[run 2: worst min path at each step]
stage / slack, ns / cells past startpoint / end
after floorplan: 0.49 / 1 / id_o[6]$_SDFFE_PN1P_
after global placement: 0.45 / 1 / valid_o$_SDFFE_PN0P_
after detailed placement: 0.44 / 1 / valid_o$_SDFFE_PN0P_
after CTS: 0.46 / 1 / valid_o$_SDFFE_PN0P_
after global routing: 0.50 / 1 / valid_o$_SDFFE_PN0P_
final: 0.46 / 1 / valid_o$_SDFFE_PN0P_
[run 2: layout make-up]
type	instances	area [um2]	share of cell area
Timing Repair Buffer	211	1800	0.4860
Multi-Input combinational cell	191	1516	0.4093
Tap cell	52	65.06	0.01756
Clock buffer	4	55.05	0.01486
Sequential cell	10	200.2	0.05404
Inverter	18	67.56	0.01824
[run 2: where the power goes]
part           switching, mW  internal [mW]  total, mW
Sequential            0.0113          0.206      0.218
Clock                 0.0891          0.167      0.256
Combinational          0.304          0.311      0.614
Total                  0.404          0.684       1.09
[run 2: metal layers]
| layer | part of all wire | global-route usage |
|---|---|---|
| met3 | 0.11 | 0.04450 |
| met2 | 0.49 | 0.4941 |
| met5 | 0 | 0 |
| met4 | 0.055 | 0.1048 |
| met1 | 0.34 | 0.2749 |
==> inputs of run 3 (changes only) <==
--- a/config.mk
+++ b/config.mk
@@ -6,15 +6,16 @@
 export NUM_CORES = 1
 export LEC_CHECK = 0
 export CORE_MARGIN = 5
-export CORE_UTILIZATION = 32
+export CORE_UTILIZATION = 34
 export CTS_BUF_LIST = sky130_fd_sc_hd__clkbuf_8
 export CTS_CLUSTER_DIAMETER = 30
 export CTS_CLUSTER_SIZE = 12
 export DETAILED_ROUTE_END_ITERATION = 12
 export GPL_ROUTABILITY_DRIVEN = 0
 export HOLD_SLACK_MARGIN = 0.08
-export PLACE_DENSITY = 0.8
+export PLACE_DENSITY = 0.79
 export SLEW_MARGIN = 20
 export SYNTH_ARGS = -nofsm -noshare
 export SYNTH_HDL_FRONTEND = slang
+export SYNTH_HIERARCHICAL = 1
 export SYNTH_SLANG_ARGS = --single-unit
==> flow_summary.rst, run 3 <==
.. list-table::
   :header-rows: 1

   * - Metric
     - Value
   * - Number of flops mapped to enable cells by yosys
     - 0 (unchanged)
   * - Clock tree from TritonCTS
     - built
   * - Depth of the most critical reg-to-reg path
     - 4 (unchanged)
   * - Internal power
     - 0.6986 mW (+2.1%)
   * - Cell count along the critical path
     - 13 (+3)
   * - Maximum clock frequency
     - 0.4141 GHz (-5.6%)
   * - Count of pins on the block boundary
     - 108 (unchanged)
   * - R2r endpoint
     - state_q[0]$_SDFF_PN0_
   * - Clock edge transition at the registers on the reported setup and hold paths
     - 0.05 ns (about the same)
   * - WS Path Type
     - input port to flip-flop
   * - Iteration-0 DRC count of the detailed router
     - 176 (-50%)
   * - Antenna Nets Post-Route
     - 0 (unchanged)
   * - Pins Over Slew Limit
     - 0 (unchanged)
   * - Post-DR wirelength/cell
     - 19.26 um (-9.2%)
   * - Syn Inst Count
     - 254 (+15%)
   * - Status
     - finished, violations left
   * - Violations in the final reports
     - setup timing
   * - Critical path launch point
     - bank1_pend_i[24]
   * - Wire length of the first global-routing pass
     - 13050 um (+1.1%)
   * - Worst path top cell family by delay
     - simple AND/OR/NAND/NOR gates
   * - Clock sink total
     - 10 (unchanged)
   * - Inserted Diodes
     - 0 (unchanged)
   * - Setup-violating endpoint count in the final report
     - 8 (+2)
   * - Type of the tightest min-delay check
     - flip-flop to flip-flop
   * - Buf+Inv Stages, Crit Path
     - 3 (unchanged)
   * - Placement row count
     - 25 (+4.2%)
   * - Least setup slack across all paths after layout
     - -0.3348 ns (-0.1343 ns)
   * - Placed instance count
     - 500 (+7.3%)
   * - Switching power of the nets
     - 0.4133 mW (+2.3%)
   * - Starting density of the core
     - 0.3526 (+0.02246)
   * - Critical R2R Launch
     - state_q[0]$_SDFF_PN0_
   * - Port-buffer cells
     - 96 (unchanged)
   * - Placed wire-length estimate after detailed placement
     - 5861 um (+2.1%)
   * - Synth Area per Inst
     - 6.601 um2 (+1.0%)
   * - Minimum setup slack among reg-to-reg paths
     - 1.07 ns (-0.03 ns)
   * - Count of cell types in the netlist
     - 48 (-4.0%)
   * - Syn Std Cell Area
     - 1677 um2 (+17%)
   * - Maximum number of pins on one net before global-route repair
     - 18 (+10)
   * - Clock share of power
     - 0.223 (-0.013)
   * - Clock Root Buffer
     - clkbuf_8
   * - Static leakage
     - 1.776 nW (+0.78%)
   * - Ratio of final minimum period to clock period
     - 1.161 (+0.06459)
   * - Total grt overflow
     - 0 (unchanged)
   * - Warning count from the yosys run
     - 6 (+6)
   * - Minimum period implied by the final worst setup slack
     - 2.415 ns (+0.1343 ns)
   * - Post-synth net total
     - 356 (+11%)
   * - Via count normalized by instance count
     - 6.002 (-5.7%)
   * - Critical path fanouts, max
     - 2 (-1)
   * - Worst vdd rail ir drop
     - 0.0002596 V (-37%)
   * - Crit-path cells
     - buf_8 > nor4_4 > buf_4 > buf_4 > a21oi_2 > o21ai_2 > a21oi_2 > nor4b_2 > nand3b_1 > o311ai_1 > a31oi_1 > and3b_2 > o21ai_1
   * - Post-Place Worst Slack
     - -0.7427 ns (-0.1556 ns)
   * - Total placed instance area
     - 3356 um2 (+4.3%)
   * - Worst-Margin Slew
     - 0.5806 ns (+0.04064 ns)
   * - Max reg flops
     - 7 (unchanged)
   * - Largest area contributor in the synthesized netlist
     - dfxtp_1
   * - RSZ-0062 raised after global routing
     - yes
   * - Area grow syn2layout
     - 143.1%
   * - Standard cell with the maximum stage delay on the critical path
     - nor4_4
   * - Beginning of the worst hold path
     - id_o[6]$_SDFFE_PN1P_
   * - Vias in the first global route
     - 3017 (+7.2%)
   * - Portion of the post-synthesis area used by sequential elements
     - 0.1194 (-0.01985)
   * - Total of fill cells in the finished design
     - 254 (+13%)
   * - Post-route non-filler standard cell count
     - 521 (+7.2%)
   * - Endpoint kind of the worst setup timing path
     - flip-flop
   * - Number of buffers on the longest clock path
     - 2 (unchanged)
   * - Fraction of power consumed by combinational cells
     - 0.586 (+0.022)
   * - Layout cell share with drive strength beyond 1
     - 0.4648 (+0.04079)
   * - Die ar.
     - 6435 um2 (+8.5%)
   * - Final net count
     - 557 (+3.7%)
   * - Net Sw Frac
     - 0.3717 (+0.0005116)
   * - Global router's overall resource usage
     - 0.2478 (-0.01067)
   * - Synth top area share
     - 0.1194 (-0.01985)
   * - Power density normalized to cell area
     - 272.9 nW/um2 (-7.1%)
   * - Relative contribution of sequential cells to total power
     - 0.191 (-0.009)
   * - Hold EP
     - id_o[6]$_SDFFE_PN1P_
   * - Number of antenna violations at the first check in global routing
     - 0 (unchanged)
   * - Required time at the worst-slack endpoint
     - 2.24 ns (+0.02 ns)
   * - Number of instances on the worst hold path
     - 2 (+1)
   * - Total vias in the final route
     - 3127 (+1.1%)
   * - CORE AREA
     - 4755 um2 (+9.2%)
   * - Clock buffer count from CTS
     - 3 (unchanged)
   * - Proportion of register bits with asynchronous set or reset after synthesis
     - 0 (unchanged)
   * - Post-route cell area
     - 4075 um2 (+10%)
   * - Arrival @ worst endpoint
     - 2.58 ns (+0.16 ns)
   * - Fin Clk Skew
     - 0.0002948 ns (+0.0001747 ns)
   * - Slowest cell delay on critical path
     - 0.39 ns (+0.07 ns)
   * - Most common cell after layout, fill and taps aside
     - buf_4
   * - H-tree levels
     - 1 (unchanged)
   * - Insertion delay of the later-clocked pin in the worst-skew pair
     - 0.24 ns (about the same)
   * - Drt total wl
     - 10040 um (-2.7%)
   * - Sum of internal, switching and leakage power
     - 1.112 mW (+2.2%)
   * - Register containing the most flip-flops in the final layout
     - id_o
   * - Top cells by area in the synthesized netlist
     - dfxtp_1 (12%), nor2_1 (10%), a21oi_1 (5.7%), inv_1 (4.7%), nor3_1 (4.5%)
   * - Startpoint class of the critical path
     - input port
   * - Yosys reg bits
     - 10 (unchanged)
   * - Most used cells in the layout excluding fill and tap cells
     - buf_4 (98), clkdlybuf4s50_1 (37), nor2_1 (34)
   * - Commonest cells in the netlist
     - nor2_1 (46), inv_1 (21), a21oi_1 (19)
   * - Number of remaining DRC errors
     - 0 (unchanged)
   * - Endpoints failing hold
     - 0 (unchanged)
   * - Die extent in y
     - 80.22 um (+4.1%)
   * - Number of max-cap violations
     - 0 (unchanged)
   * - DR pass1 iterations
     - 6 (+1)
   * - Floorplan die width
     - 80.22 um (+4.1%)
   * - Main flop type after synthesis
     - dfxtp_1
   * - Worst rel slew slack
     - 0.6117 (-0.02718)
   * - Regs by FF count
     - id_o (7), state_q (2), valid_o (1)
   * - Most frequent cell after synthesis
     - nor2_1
<file path="src/rtl/hsel_pkg.sv">
package hsel_pkg;

  typedef enum logic {
    LVL_DEV = 1'b0,
    LVL_ACT = 1'b1
  } level_e;

  typedef enum logic [1:0] {
    OPT_ON   = 2'd0,
    OPT_OFF  = 2'd1,
    OPT_BACK = 2'd2
  } opt_e;

  // next highlighted action option, cycling on -> off -> back -> on
  function automatic opt_e opt_after(opt_e cur);
    case (cur)
      OPT_ON:  return OPT_OFF;
      OPT_OFF: return OPT_BACK;
      default: return OPT_ON;
    endcase
  endfunction

  // an option that issues a command when confirmed
  function automatic logic opt_is_cmd(opt_e cur);
    return (cur == OPT_ON) || (cur == OPT_OFF);
  endfunction

endpackage

</file>
<file path="src/rtl/hsel_decode.sv">
module hsel_decode (
  input  logic       dec_valid,
  input  logic [1:0] dec_class,
  output logic       step_evt,
  output logic       conf_evt
);
  // exactly one class bit must be set for the strobe to count
  always_comb begin
    step_evt = dec_valid && (dec_class == 2'b01);
    conf_evt = dec_valid && (dec_class == 2'b10);
  end
endmodule

</file>
<file path="src/rtl/hsel_dev_ptr.sv">
module hsel_dev_ptr #(
  parameter int NUM_DEV = 4,
  parameter int DEV_W   = 2
) (
  input  logic             clk,
  input  logic             rst_n,
  input  logic             adv,
  output logic [DEV_W-1:0] dev_q
);
  localparam logic [DEV_W-1:0] LAST_IDX = DEV_W'(NUM_DEV - 1);

  function automatic logic [DEV_W-1:0] dev_after(logic [DEV_W-1:0] cur);
    if (cur == LAST_IDX) return '0;
    return cur + 1'b1;
  endfunction

  always_ff @(posedge clk) begin
    if (!rst_n)   dev_q <= '0;
    else if (adv) dev_q <= dev_after(dev_q);
  end
endmodule

</file>
<file path="src/rtl/hsel_act_ptr.sv">
module hsel_act_ptr
  import hsel_pkg::*;
(
  input  logic clk,
  input  logic rst_n,
  input  logic adv,
  input  logic clear,
  output opt_e opt_q
);
  always_ff @(posedge clk) begin
    if (!rst_n)     opt_q <= OPT_ON;
    else if (clear) opt_q <= OPT_ON;
    else if (adv)   opt_q <= opt_after(opt_q);
  end
endmodule

</file>
<file path="src/rtl/home_menu_ctrl.sv">
module home_menu_ctrl
  import hsel_pkg::*;
#(
  parameter int NUM_DEV = 4,
  parameter int DEV_W   = (NUM_DEV > 1) ? $clog2(NUM_DEV) : 1
) (
  input  logic             clk,
  input  logic             rst_n,
  input  logic             dec_valid,
  input  logic [1:0]       dec_class,
  output logic             menu_level,
  output logic [DEV_W-1:0] cur_dev,
  output logic [1:0]       cur_opt,
  output logic             cmd_valid,
  output logic [DEV_W-1:0] cmd_dev,
  output logic             cmd_on
);
  // named internal events, visible to the bound checker
  logic step_evt, conf_evt;
  logic dev_adv, dev_sel, opt_adv, act_exec, cmd_fire;

  level_e           level_q;
  opt_e             opt_q;
  logic [DEV_W-1:0] dev_q;
  logic             cmd_valid_q, cmd_on_q;
  logic [DEV_W-1:0] cmd_dev_q;

  hsel_decode u_dec (
    .dec_valid (dec_valid),
    .dec_class (dec_class),
    .step_evt  (step_evt),
    .conf_evt  (conf_evt)
  );

  always_comb begin
    dev_adv  = step_evt && (level_q == LVL_DEV);
    dev_sel  = conf_evt && (level_q == LVL_DEV);
    opt_adv  = step_evt && (level_q == LVL_ACT);
    act_exec = conf_evt && (level_q == LVL_ACT);
    cmd_fire = act_exec && opt_is_cmd(opt_q);
  end

  hsel_dev_ptr #(.NUM_DEV(NUM_DEV), .DEV_W(DEV_W)) u_dev (
    .clk   (clk),
    .rst_n (rst_n),
    .adv   (dev_adv),
    .dev_q (dev_q)
  );

  hsel_act_ptr u_act (
    .clk   (clk),
    .rst_n (rst_n),
    .adv   (opt_adv),
    .clear (act_exec),
    .opt_q (opt_q)
  );

  always_ff @(posedge clk) begin
    if (!rst_n)        level_q <= LVL_DEV;
    else if (dev_sel)  level_q <= LVL_ACT;
    else if (act_exec) level_q <= LVL_DEV;
  end

  always_ff @(posedge clk) begin
    if (!rst_n) begin
      cmd_valid_q <= 1'b0;
      cmd_dev_q   <= '0;
      cmd_on_q    <= 1'b0;
    end else begin
      cmd_valid_q <= cmd_fire;
      if (cmd_fire) begin
        cmd_dev_q <= dev_q;
        cmd_on_q  <= (opt_q == OPT_ON);
      end
    end
  end

  assign menu_level = level_q;
  assign cur_dev    = dev_q;
  assign cur_opt    = opt_q;
  assign cmd_valid  = cmd_valid_q;
  assign cmd_dev    = cmd_dev_q;
  assign cmd_on     = cmd_on_q;
endmodule

</file>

**WHAT TO WORK ON**.
Could you please copy the lines above exactly, beginning at the first and ending at the line that contains "export NUM_CORES = 1"?

**WRITTEN RESPONSE**.
[run 2: worst min path at each step]
stage / slack, ns / cells past startpoint / end
after floorplan: 0.49 / 1 / id_o[6]$_SDFFE_PN1P_
after global placement: 0.45 / 1 / valid_o$_SDFFE_PN0P_
after detailed placement: 0.44 / 1 / valid_o$_SDFFE_PN0P_
after CTS: 0.46 / 1 / valid_o$_SDFFE_PN0P_
after global routing: 0.50 / 1 / valid_o$_SDFFE_PN0P_
final: 0.46 / 1 / valid_o$_SDFFE_PN0P_
[run 2: layout make-up]
type	instances	area [um2]	share of cell area
Timing Repair Buffer	211	1800	0.4860
Multi-Input combinational cell	191	1516	0.4093
Tap cell	52	65.06	0.01756
Clock buffer	4	55.05	0.01486
Sequential cell	10	200.2	0.05404
Inverter	18	67.56	0.01824
[run 2: where the power goes]
part           switching, mW  internal [mW]  total, mW
Sequential            0.0113          0.206      0.218
Clock                 0.0891          0.167      0.256
Combinational          0.304          0.311      0.614
Total                  0.404          0.684       1.09
[run 2: metal layers]
| layer | part of all wire | global-route usage |
|---|---|---|
| met3 | 0.11 | 0.04450 |
| met2 | 0.49 | 0.4941 |
| met5 | 0 | 0 |
| met4 | 0.055 | 0.1048 |
| met1 | 0.34 | 0.2749 |
==> inputs of run 3 (changes only) <==
--- a/config.mk
+++ b/config.mk
@@ -6,15 +6,16 @@
 export NUM_CORES = 1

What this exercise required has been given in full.